The breakthrough came after the interval. Real Madrid finally turned territorial control into a decisive advantage in the 65th minute, when Alvaro Carreras, a former Benfica player, opened the scoring. The goal changed the rhythm immediately. Valencia had to take more risks, step higher, and expose space, while Real Madrid gained the freedom to manage the game with more comfort, choosing when to speed it up and when to slow it down.
With Valencia forced to stretch, Real Madrid started to find more openings on transitions and in the half spaces. The visitors did not turn the match into a shootout, but they did make it clear that Valencia were one mistake away from being punished again. That second goal arrived in stoppage time, with Kylian Mbappe finishing for 2-0 in the 90+1 minute. Beyond securing the points, that late strike also mattered psychologically: it underlined Real Madrid ability to keep their concentration to the end, and it removed any doubt about a late Valencia surge.
In the context of the league table, the result is significant. Barcelona remain top with 58 points, while Real Madrid have 57. In other words, one slip from the leaders can flip the standings immediately. At this stage of the season, that kind of pressure changes how every match is played. For Barcelona, it means there is no margin for an off day. For Real Madrid, it means every win increases the weight of the chase and keeps the title race boiling.
For Valencia, the defeat keeps them under serious stress. They sit 17th with 23 points, right on the edge of the relegation fight, and every home match becomes a must deliver moment. Against Real Madrid, they competed, but the difference in quality and decisiveness showed when the match moved into its critical phase after halftime. Valencia did not collapse, yet they also did not create enough clear chances to justify hopes of an upset, and once they conceded, the task became far harder.
There was also Portuguese interest in the match. Thierry Correia came on in the second half for Valencia, while Andre Almeida watched the entire game from the bench. With Valencia needing points, rotation decisions and late game substitutions will continue to be scrutinised, especially in matches where the team is chasing a result and has to balance defensive stability with the need to attack.
The win also has a direct connection to Benfica, because Real Madrid are Benfica next opponents in the Champions League play off for a place in the round of 16. From Benfica perspective, this result in Valencia is a reminder of what makes Real Madrid so difficult in knockout football: they can play without panic, accept moments of discomfort, and still deliver decisive actions at the key times. Scoring twice in the second half, including a late killer goal, is exactly the kind of match management Benfica will want to disrupt.
Benfica will host the first leg at Estadio da Luz on 17 February at 20:00, before travelling to Madrid for the second leg on 25 February, also at 20:00. Benfica reached the play off by finishing 24th in the league phase, the last position that still secured a place in this round.
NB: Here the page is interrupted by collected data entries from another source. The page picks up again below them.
File: src/rtl/valid_ready_pkg.sv
// Shared definitions for the byte-serial valid/ready split and accumulate blocks.
package valid_ready_pkg;

  localparam int DEFAULT_NUM_BYTES = 4;
  localparam int DEFAULT_BYTE_W    = 8;
  localparam int DEFAULT_SUM_W     = DEFAULT_BYTE_W + $clog2(DEFAULT_NUM_BYTES);

  typedef enum logic {
    IDLE = 1'b0,
    SEND = 1'b1
  } state_t;

  // Running-sum width that holds NUM_BYTES*(2^BYTE_W-1) without wrapping.
  function automatic int sum_width(input int byte_w, input int num_bytes);
    return byte_w + $clog2(num_bytes);
  endfunction

endpackage

File: src/rtl/valid_ready_split_if.sv
// Upstream word port plus downstream byte port of the width-down converter.
interface valid_ready_split_if #(
  parameter int NUM_BYTES = 4,
  parameter int BYTE_W    = 8
);
  localparam int WORD_W = NUM_BYTES * BYTE_W;
  localparam int SUM_W  = BYTE_W + $clog2(NUM_BYTES);

  logic [WORD_W-1:0] data_in;
  logic              valid_a;
  logic              ready_a;
  logic              valid_b;
  logic              ready_b;
  logic [BYTE_W-1:0] data_out;
  logic              last_b;
  logic [SUM_W-1:0]  sum_b;

  // slave: the converter itself; master: the producer/consumer environment around it.
  modport slave (
    input  data_in, valid_a, ready_b,
    output ready_a, valid_b, data_out, last_b, sum_b
  );

  modport master (
    output data_in, valid_a, ready_b,
    input  ready_a, valid_b, data_out, last_b, sum_b
  );

endinterface
[config.mk]
export PLATFORM = sky130hd
export DESIGN_NAME = urv_writeback
export DESIGN_NICKNAME = d
export VERILOG_FILES = /design/src/rtl/urv_writeback_pkg.sv /design/src/rtl/urv_load_align.sv /design/src/rtl/urv_writeback.sv
export SDC_FILE = /design/constraint.sdc
export NUM_CORES = 1
export LEC_CHECK = 0
export BUFFER_PORTS_ARGS = -buffer_cell sky130_fd_sc_hd__buf_2
export CAP_MARGIN = 10
export CORE_MARGIN = 8
export CORE_UTILIZATION = 45
export CTS_CLUSTER_DIAMETER = 50
export DETAILED_ROUTE_END_ITERATION = 8
export GPL_ROUTABILITY_DRIVEN = 0
export PLACE_DENSITY = 0.77
export SLEW_MARGIN = 40
export SYNTH_ARGS = -nofsm -noshare
export SYNTH_HDL_FRONTEND = slang
export SYNTH_HIERARCHICAL = 1
export SYNTH_SLANG_ARGS = --single-unit
export TNS_END_PERCENT = 30
[constraint.sdc]
create_clock -name clk_i -period 4.3 [get_ports clk_i]
set_input_delay 0.215 -clock clk_i [delete_from_list [all_inputs] [get_ports clk_i]]
set_output_delay 0.215 -clock clk_i [all_outputs]
set_load 0.005 [all_outputs]
[src/rtl/urv_writeback_pkg.sv]
// Shared definitions for the writeback stage: load funct3 codes and FSM states.
package urv_writeback_pkg;

   localparam logic [2:0] LP_FUN_LB  = 3'b000;
   localparam logic [2:0] LP_FUN_LH  = 3'b001;
   localparam logic [2:0] LP_FUN_LW  = 3'b010;
   localparam logic [2:0] LP_FUN_LBU = 3'b100;
   localparam logic [2:0] LP_FUN_LHU = 3'b101;

   typedef enum logic {
      ST_IDLE,
      ST_WAIT_LOAD
   } wb_state_t;

endpackage

[src/rtl/urv_load_align.sv]
// Load data alignment: selects byte/halfword by address, sign- or zero-extends.
module urv_load_align
   import urv_writeback_pkg::*;
(
   input  logic [2:0]  i_fun,
   input  logic [1:0]  i_addr,
   input  logic [31:0] i_data,
   output logic [31:0] o_result
);

   logic [7:0]  w_byte;
   logic [15:0] w_half;

   // Pick the addressed lane, then extend according to funct3.
   always_comb begin
      case (i_addr)
         2'd0:    w_byte = i_data[7:0];
         2'd1:    w_byte = i_data[15:8];
         2'd2:    w_byte = i_data[23:16];
         default: w_byte = i_data[31:24];
      endcase
      w_half = i_addr[1] ? i_data[31:16] : i_data[15:0];
      case (i_fun)
         LP_FUN_LB:  o_result = {{24{w_byte[7]}}, w_byte};
         LP_FUN_LBU: o_result = {24'd0, w_byte};
         LP_FUN_LH:  o_result = {{16{w_half[15]}}, w_half};
         LP_FUN_LHU: o_result = {16'd0, w_half};
         default:    o_result = i_data;
      endcase
   end

endmodule

[src/rtl/urv_writeback.sv]
// Writeback stage: retires execute results, completes loads, drives the
// register-file write port and the X-stage bypass.
module urv_writeback
   import urv_writeback_pkg::*;
#(
   parameter int unsigned G_LOAD_TIMEOUT = 0,
   parameter int unsigned G_TIMEOUT_BITS = 8
) (
   input  logic        clk_i,
   input  logic        rst_i,
   input  logic        x_valid_i,
   input  logic [4:0]  x_rd_i,
   input  logic        x_rd_write_i,
   input  logic [31:0] x_rd_value_i,
   input  logic        x_load_i,
   input  logic [2:0]  x_fun_i,
   input  logic [1:0]  x_dm_addr_i,
   input  logic [31:0] dm_data_l_i,
   input  logic        dm_load_done_i,
   output logic        w_stall_o,
   output logic [4:0]  w_rd_o,
   output logic [31:0] w_rd_value_o,
   output logic        w_rd_store_o,
   output logic        w_bypass_rd_write_o,
   output logic [31:0] w_bypass_rd_value_o,
   output logic        w_load_err_o
);

   // Counter value seen during the last permitted WAIT_LOAD cycle.
   localparam logic [G_TIMEOUT_BITS-1:0] LP_TO_LAST =
      G_TIMEOUT_BITS'((G_LOAD_TIMEOUT == 0) ? 0 : G_LOAD_TIMEOUT - 1);

   wb_state_t r_state;
   wb_state_t w_state_nxt;

   logic        w_stall;
   logic        w_capture_x;
   logic        w_capture_ld;
   logic        w_enter_wait;
   logic        w_timeout;
   logic [2:0]  w_al_fun;
   logic [1:0]  w_al_addr;
   logic [31:0] w_al_result;

   logic [4:0]  r_ld_rd;
   logic        r_ld_wr;
   logic [2:0]  r_ld_fun;
   logic [1:0]  r_ld_addr;
   logic [G_TIMEOUT_BITS-1:0] r_cnt;

   logic [4:0]  r_rd;
   logic [31:0] r_value;
   logic        r_store;
   logic        r_err;

   // State register.
   always_ff @(posedge clk_i or negedge rst_i) begin
      if (!rst_i) r_state <= ST_IDLE;
      else        r_state <= w_state_nxt;
   end

   // Next-state decode and per-cycle control strobes.
   always_comb begin
      w_state_nxt  = r_state;
      w_stall      = 1'b0;
      w_capture_x  = 1'b0;
      w_capture_ld = 1'b0;
      w_enter_wait = 1'b0;
      w_timeout    = 1'b0;
      case (r_state)
         ST_IDLE: begin
            if (x_valid_i) begin
               if (x_load_i && !dm_load_done_i) begin
                  w_enter_wait = 1'b1;
                  w_state_nxt  = ST_WAIT_LOAD;
               end else begin
                  w_capture_x = 1'b1;
               end
            end
         end
         ST_WAIT_LOAD: begin
            w_stall = 1'b1;
            if (dm_load_done_i) begin
               w_capture_ld = 1'b1;
               w_state_nxt  = ST_IDLE;
            end else if ((G_LOAD_TIMEOUT != 0) && (r_cnt == LP_TO_LAST)) begin
               w_timeout   = 1'b1;
               w_state_nxt = ST_IDLE;
            end
         end
         default: w_state_nxt = ST_IDLE;
      endcase
   end

   // Aligner sees the live instruction in IDLE and the parked load while waiting.
   always_comb begin
      w_al_fun  = (r_state == ST_WAIT_LOAD) ? r_ld_fun  : x_fun_i;
      w_al_addr = (r_state == ST_WAIT_LOAD) ? r_ld_addr : x_dm_addr_i;
   end

   urv_load_align u_align (
      .i_fun    (w_al_fun),
      .i_addr   (w_al_addr),
      .i_data   (dm_data_l_i),
      .o_result (w_al_result)
   );

   // Park the pending load's attributes and run the timeout counter.
   always_ff @(posedge clk_i or negedge rst_i) begin
      if (!rst_i) begin
         r_ld_rd   <= '0;
         r_ld_wr   <= 1'b0;
         r_ld_fun  <= '0;
         r_ld_addr <= '0;
         r_cnt     <= '0;
      end else if (w_enter_wait) begin
         r_ld_rd   <= x_rd_i;
         r_ld_wr   <= x_rd_write_i && (x_rd_i != 5'd0);
         r_ld_fun  <= x_fun_i;
         r_ld_addr <= x_dm_addr_i;
         r_cnt     <= '0;
      end else if (r_state == ST_WAIT_LOAD) begin
         r_cnt <= r_cnt + 1'b1;
      end
   end

   // Writeback pipeline register; store and error are single-cycle pulses.
   always_ff @(posedge clk_i or negedge rst_i) begin
      if (!rst_i) begin
         r_rd    <= '0;
         r_value <= '0;
         r_store <= 1'b0;
         r_err   <= 1'b0;
      end else begin
         r_store <= 1'b0;
         r_err   <= w_timeout;
         if (w_capture_x) begin
            r_rd    <= x_rd_i;
            r_value <= x_load_i ? w_al_result : x_rd_value_i;
            r_store <= x_rd_write_i && (x_rd_i != 5'd0);
         end else if (w_capture_ld) begin
            r_rd    <= r_ld_rd;
            r_value <= w_al_result;
            r_store <= r_ld_wr;
         end
      end
   end

   assign w_stall_o           = w_stall;
   assign w_rd_o              = r_rd;
   assign w_rd_value_o        = r_value;
   assign w_rd_store_o        = r_store;
   assign w_bypass_rd_write_o = r_store;
   assign w_bypass_rd_value_o = r_value;
   assign w_load_err_o        = r_err;

endmodule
That sets up a tie where Benfica have the advantage of playing the first match at home, but also the challenge of carrying a result into an intimidating away second leg.
Strategically, the first leg in Lisbon becomes crucial. Benfica will likely need a performance that combines courage with discipline: enough attacking threat to make Real Madrid defend honestly, but not so much risk that they hand Real Madrid the kind of away goal momentum that can define a two leg tie. Real Madrid, meanwhile, will be comfortable with a controlled approach, trying to keep the game tight and let their quality decide moments, exactly as they did in Valencia.
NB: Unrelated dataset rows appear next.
File: src/rtl/theatre_control.sv
// Purpose: theatre lighting/AV mode controller with sensor-tracked spotlight.
// Latency: mode/EN to outputs 1 clk; stage sensor to S1 SYNC_STAGES+1 clks.
// Backpressure: none; outputs are free-running registered levels.
module theatre_control #(
    parameter int SYNC_STAGES = 2
) (
    input  logic       clk,
    input  logic       reset,
    input  logic       EN,
    input  logic       House,
    input  logic       Music,
    input  logic       Speaker,
    input  logic       Play,
    input  logic       TL,
    input  logic       TC,
    input  logic       TR,
    output logic       HL,
    output logic       VD,
    output logic [2:0] S1
);

    typedef enum logic [2:0] {
        ST_OFF,
        ST_HOUSE,
        ST_MUSIC,
        ST_SPEAKER,
        ST_PLAY
    } state_t;

    localparam logic [2:0] POS_LEFT   = 3'b100;
    localparam logic [2:0] POS_CENTRE = 3'b010;
    localparam logic [2:0] POS_RIGHT  = 3'b001;

    state_t                 r_state;
    state_t                 w_next_state;
    logic [2:0]             r_pos;
    logic [2:0]             w_pos_next;
    logic                   w_hl_next;
    logic                   w_vd_next;
    logic [2:0]             w_s1_next;
    logic                   w_track;
    logic [SYNC_STAGES-1:0] r_sync_l;
    logic [SYNC_STAGES-1:0] r_sync_c;
    logic [SYNC_STAGES-1:0] r_sync_r;
    logic                   w_l;
    logic                   w_c;
    logic                   w_r;

    // Sensor synchronisers; idle level (1) on reset so nothing looks touched.
    always_ff @(posedge clk or posedge reset) begin
        if (reset) begin
            r_sync_l <= '1;
            r_sync_c <= '1;
            r_sync_r <= '1;
        end else begin
            r_sync_l <= {r_sync_l[SYNC_STAGES-2:0], TL};
            r_sync_c <= {r_sync_c[SYNC_STAGES-2:0], TC};
            r_sync_r <= {r_sync_r[SYNC_STAGES-2:0], TR};
        end
    end

    // Sensors are active-low; invert after synchronising.
    assign w_l = ~r_sync_l[SYNC_STAGES-1];
    assign w_c = ~r_sync_c[SYNC_STAGES-1];
    assign w_r = ~r_sync_r[SYNC_STAGES-1];

    // Next state, next spotlight position and next output values.
    always_comb begin
        w_next_state = ST_OFF;
        w_pos_next   = r_pos;
        w_hl_next    = 1'b0;
        w_vd_next    = 1'b0;
        w_s1_next    = 3'b000;

        if (EN) begin
            if (House)        w_next_state = ST_HOUSE;
            else if (Music)   w_next_state = ST_MUSIC;
            else if (Speaker) w_next_state = ST_SPEAKER;
            else if (Play)    w_next_state = ST_PLAY;
        end

        w_track = (w_next_state == ST_SPEAKER) || (w_next_state == ST_PLAY);

        // Fresh entry parks the spot at centre; tracking begins next edge.
        if (w_track) begin
            if (r_state != w_next_state) w_pos_next = POS_CENTRE;
            else if (w_l)                w_pos_next = POS_LEFT;
            else if (w_c)                w_pos_next = POS_CENTRE;
            else if (w_r)                w_pos_next = POS_RIGHT;
            else                         w_pos_next = POS_CENTRE;
        end

        case (w_next_state)
            ST_HOUSE:   w_hl_next = 1'b1;
            ST_MUSIC:   w_s1_next = 3'b111;
            ST_SPEAKER: begin
                w_vd_next = 1'b1;
                w_s1_next = w_pos_next;
            end
            ST_PLAY:    w_s1_next = w_pos_next;
            default:    ;
        endcase
    end

    // State, position and registered outputs.
    always_ff @(posedge clk or posedge reset) begin
        if (reset) begin
            r_state <= ST_OFF;
            r_pos   <= POS_CENTRE;
            HL      <= 1'b0;
            VD      <= 1'b0;
            S1      <= 3'b000;
        end else begin
            r_state <= w_next_state;
            r_pos   <= w_pos_next;
            HL      <= w_hl_next;
            VD      <= w_vd_next;
            S1      <= w_s1_next;
        end
    end

endmodule

File: config.mk
export PLATFORM = sky130hd
export DESIGN_NAME = theatre_control
export DESIGN_NICKNAME = d
export VERILOG_FILES = /design/src/rtl/theatre_control.sv
export SDC_FILE = /design/constraint.sdc
export NUM_CORES = 1
export LEC_CHECK = 0
export ABC_AREA = 0
export BUFFER_PORTS_ARGS = -buffer_cell sky130_fd_sc_hd__buf_2
export CAP_MARGIN = 5
export CORE_MARGIN = 4
export CORE_UTILIZATION = 38
export CTS_CLUSTER_SIZE = 28
export DETAILED_ROUTE_END_ITERATION = 7
export PLACE_DENSITY = 0.57
export RECOVER_POWER = 50
export SKIP_LAST_GASP = 1
export SLEW_MARGIN = 40
export SYNTH_ARGS = -nofsm -noshare
export SYNTH_HDL_FRONTEND = slang
export SYNTH_SLANG_ARGS = --single-unit
File: constraint.sdc
create_clock -name clk -period 1.59 [get_ports clk]
set_input_delay 0.318 -clock clk [delete_from_list [all_inputs] [get_ports clk]]
set_output_delay 0.318 -clock clk [all_outputs]
set_load 0.05 [all_outputs]
# Word-level counts from Yosys, hierarchy flattened

Index checks and enable logic that the tools add are counted.
Widths: inputs -> output; s select.

Output and inout port bits: 5
Memories kept: 0
Register bits: 17
Logic and storage cells: 28
Latch bits: 0
Input bits: 10
Bits in writable memories: 0
Memory bits (read-only): 0

$lt $le $gt $ge: 0
Multipliers: 0
Shift operators: 0
Muxes and demuxes: 13
Reduce and logical (&&, ||, !) cells: 2
Divide/modulo/power cells: 0
Bitwise operators: 0
$add $sub $neg: 0
Equal/unequal tests: 5

Operators with widths:

| operator           | number |
|---|---|
| $mux 3             | 8 |
| $eq 3x2->1 const B | 2 |
| $pmux 3 s2         | 1 |
| $mux 2             | 2 |
| $eq 3x1->1 const B | 1 |
| $eq 3x3->1 const B | 1 |
| $ne 3x3->1         | 1 |
| $mux 1             | 2 |
| $reduce_or 2->1    | 1 |
| $logic_or 1x1->1   | 1 |

# Logic depth before layout (Yosys ltp)

Word-level depth: 9
Gate-level depth with buffers: 5

# Worst setup path before layout

Ideal clock, no wire load.

Kind: register to register
Start: register r_state[0]
End: register S1[1]
Stages on the path, launching flop included: 5
Library setup time: 0.130 ns
Path buffers: 0
Arrival time: 1.196 ns
Path slack: 0.264 ns
Path through: dfrtp_1 > or3_1 > a211oi_2 > o32a_1 > a22oi_1

Word-level cells in the longest chain between the ends: 4

Ends and longest elaborated chain:

| element                | line | source |
|---|---|---|
| start, declared        | 34   | `state_t r_state;` |
| start signal, assigned | 114  | `r_state <= w_next_state;` |
| $ne 3x3->1             | 86   | `if (r_state != w_next_state) w_pos_next = POS_CENTRE;` |
| $mux 3                 | 86   |  |
| $mux 3                 | 85   | `if (w_track) begin` |
| $pmux 3 s2             | 93   | `case (w_next_state)` |
| net w_s1_next[1]       | 40   | `logic [2:0] w_s1_next;` |
| end signal, assigned   | 118  | `S1 <= w_s1_next;` |
| end, declared          | 19   | `output logic [2:0] S1` |

The timed path passes the listed nets, and every way through them passes these cells.

# Worst setup path in the final report

Same ends and word-level chain as after synthesis.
If Benfica manage the upset and eliminate the record holders of 15 European Cup titles in the play off, the reward is immediately brutal: in the round of 16 they would face either Sporting or Manchester City, depending on the draw scheduled for 27 February. In other words, there are no easy doors at this stage, and the entire path is designed for teams that can handle elite level intensity across multiple rounds.
For Real Madrid, the Valencia win is not just three points. It is another example of a team that knows how to win in different ways: sometimes through dominance, sometimes through patience, and often through a ruthless second half push when opponents fatigue and spaces open. With Barcelona just 1 point ahead, every league fixture now doubles as a statement. And with Benfica coming next in Europe, this was also the ideal kind of preparation: a hard away night, no panic, and the result delivered when it mattered.